-------- Task material
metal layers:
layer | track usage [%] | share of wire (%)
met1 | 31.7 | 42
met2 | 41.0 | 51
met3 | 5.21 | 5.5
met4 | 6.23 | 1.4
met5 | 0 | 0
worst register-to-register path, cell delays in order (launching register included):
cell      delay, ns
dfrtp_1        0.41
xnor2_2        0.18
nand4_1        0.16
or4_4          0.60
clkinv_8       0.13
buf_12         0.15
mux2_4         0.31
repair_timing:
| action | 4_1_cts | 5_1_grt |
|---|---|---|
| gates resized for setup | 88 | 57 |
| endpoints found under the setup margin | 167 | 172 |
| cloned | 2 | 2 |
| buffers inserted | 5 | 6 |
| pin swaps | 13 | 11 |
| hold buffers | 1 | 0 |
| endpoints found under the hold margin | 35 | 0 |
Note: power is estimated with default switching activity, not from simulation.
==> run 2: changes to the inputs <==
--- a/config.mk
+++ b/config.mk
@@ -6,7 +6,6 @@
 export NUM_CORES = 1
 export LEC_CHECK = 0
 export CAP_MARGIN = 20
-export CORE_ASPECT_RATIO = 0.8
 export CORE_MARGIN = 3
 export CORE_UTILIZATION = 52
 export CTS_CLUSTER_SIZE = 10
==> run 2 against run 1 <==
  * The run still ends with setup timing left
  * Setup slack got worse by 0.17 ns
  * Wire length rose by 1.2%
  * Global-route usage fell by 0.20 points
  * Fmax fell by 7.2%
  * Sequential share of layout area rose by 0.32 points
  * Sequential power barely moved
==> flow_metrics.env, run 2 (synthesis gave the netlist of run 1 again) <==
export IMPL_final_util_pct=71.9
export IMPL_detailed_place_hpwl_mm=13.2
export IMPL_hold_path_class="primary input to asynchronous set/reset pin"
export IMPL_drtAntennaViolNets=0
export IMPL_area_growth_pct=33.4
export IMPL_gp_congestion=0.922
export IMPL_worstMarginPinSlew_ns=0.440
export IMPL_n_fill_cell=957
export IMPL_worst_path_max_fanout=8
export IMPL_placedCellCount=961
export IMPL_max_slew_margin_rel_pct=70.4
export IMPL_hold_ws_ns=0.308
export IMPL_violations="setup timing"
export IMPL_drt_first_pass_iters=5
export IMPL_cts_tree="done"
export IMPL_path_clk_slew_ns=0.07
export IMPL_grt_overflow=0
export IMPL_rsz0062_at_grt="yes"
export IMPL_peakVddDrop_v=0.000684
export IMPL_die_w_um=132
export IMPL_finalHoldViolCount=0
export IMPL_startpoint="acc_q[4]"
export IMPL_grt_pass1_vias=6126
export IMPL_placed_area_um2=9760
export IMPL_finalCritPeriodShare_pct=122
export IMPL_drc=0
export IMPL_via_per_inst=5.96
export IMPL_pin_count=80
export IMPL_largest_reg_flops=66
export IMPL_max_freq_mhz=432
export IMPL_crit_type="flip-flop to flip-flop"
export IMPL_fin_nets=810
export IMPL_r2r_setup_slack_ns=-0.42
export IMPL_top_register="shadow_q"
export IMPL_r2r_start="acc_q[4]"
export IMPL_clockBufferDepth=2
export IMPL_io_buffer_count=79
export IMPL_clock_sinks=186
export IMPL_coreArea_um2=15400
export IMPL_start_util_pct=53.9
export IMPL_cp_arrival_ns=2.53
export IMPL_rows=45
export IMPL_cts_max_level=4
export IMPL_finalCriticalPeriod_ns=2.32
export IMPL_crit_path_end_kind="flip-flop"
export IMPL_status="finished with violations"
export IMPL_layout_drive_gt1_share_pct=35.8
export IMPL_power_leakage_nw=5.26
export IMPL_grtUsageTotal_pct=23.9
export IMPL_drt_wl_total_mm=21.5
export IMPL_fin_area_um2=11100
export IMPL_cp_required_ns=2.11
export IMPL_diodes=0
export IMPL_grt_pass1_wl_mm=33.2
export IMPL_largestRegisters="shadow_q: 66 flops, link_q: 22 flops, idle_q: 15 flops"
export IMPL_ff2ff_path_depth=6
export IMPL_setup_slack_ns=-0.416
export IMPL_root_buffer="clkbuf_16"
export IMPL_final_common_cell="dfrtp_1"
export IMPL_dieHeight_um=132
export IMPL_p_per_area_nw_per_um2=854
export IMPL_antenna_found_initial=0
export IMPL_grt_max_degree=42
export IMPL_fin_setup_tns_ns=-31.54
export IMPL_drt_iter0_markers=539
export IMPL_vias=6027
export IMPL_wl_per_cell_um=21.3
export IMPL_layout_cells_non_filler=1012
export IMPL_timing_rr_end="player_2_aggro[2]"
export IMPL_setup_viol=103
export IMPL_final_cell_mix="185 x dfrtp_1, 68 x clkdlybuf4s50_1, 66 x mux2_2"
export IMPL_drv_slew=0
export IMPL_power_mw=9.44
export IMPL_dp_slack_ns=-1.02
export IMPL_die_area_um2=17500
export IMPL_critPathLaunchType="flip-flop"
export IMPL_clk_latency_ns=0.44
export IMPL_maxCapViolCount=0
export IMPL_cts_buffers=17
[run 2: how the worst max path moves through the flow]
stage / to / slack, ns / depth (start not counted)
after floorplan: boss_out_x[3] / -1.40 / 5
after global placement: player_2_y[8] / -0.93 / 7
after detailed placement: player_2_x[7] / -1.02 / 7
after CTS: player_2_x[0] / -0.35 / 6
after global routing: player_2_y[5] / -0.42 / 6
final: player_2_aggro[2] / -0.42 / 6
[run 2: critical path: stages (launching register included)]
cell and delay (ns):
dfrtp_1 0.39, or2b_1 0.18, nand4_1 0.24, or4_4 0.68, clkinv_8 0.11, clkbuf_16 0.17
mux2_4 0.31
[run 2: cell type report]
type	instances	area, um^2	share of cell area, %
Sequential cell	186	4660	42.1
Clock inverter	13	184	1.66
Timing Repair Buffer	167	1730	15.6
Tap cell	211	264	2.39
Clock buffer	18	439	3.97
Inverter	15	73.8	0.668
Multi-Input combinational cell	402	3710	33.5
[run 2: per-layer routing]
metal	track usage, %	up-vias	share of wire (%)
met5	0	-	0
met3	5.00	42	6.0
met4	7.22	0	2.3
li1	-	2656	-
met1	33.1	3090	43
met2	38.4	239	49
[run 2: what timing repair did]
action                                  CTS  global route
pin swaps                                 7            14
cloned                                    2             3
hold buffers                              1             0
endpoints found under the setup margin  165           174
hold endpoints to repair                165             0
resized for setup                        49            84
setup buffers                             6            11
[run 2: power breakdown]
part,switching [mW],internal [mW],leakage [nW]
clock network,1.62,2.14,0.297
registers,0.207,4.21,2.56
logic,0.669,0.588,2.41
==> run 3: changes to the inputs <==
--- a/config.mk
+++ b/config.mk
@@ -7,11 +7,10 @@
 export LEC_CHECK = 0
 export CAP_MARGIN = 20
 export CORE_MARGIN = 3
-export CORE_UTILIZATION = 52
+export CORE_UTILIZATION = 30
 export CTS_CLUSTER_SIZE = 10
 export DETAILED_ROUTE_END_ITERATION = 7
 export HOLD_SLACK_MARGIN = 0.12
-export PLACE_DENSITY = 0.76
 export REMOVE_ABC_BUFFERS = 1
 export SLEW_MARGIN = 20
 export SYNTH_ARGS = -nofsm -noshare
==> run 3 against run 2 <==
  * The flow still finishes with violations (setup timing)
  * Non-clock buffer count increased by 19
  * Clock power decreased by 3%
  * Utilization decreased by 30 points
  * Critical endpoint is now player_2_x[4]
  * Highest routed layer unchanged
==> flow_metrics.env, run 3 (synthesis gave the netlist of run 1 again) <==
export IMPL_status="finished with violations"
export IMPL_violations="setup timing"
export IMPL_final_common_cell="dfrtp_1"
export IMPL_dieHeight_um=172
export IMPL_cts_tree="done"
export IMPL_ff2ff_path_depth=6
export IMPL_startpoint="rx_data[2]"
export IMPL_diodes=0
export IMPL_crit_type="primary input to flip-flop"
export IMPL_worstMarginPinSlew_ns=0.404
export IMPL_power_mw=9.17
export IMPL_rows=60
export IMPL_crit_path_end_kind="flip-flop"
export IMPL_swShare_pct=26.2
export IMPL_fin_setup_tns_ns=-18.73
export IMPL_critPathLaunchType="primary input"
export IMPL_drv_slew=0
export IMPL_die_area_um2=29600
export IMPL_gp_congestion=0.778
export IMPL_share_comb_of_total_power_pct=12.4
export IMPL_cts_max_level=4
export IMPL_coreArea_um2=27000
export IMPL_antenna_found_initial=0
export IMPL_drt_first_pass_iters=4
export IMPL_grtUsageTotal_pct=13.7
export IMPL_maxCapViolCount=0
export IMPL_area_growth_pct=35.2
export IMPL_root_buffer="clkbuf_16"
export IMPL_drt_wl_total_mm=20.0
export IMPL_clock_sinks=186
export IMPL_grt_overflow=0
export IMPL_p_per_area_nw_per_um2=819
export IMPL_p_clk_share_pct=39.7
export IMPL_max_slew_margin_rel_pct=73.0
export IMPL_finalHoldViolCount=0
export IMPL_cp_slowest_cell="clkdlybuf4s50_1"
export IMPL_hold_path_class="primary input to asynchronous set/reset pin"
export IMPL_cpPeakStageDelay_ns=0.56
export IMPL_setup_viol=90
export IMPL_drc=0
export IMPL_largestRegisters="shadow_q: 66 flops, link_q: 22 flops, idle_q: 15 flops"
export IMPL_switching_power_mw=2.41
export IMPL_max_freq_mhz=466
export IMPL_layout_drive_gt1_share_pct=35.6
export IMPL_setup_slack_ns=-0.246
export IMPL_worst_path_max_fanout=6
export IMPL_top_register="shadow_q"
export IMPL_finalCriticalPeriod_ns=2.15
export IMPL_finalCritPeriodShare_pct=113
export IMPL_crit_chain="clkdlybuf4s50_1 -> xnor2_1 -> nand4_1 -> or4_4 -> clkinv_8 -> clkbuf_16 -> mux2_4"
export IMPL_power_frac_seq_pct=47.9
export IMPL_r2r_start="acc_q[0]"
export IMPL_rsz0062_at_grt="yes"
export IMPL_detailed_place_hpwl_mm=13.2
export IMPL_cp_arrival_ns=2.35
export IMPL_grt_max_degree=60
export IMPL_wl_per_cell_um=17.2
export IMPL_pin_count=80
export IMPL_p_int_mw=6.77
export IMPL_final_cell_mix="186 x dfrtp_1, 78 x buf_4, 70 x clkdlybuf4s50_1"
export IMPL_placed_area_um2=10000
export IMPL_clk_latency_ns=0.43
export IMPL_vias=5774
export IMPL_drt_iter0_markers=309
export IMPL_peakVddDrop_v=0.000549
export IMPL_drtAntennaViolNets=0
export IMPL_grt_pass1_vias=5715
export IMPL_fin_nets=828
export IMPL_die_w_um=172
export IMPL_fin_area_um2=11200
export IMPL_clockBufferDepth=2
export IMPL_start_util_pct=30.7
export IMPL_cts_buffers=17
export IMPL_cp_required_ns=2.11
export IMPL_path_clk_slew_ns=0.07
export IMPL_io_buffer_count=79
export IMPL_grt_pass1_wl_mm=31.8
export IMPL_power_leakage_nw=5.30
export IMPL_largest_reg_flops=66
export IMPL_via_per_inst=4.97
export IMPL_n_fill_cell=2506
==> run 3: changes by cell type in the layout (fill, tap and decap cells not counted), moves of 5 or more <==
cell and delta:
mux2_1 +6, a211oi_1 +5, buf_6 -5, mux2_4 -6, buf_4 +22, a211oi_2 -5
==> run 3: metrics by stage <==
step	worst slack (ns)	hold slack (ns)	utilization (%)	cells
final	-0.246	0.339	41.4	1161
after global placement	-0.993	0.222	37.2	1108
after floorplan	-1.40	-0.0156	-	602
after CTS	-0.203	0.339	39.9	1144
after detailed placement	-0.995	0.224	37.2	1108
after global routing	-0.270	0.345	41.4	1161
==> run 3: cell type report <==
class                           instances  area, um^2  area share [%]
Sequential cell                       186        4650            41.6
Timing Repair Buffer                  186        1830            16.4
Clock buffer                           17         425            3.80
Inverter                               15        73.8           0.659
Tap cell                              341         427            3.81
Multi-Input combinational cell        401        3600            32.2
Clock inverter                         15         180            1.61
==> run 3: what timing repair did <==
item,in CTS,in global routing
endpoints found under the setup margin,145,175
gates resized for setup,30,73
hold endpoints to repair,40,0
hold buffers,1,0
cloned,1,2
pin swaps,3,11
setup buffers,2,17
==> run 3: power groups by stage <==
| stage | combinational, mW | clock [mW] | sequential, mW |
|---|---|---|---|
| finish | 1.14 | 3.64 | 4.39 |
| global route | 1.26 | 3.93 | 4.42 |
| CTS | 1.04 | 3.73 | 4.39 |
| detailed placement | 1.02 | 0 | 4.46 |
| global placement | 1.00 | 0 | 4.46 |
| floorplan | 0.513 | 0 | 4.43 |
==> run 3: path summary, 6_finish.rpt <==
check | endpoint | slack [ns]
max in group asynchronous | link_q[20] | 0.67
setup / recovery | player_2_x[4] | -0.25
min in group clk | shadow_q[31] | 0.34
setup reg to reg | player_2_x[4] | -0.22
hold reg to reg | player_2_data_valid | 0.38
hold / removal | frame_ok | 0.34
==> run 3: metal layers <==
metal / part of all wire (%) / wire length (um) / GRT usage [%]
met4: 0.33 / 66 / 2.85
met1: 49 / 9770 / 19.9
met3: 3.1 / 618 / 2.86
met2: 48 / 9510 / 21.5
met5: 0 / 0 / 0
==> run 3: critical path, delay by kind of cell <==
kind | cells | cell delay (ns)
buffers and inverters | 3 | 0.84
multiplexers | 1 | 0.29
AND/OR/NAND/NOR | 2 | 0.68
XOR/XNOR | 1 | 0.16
----------------
Examine the listing above and state the number of lines that contain the word "endpoints", with no further remarks.

> **Result of the exercise**
6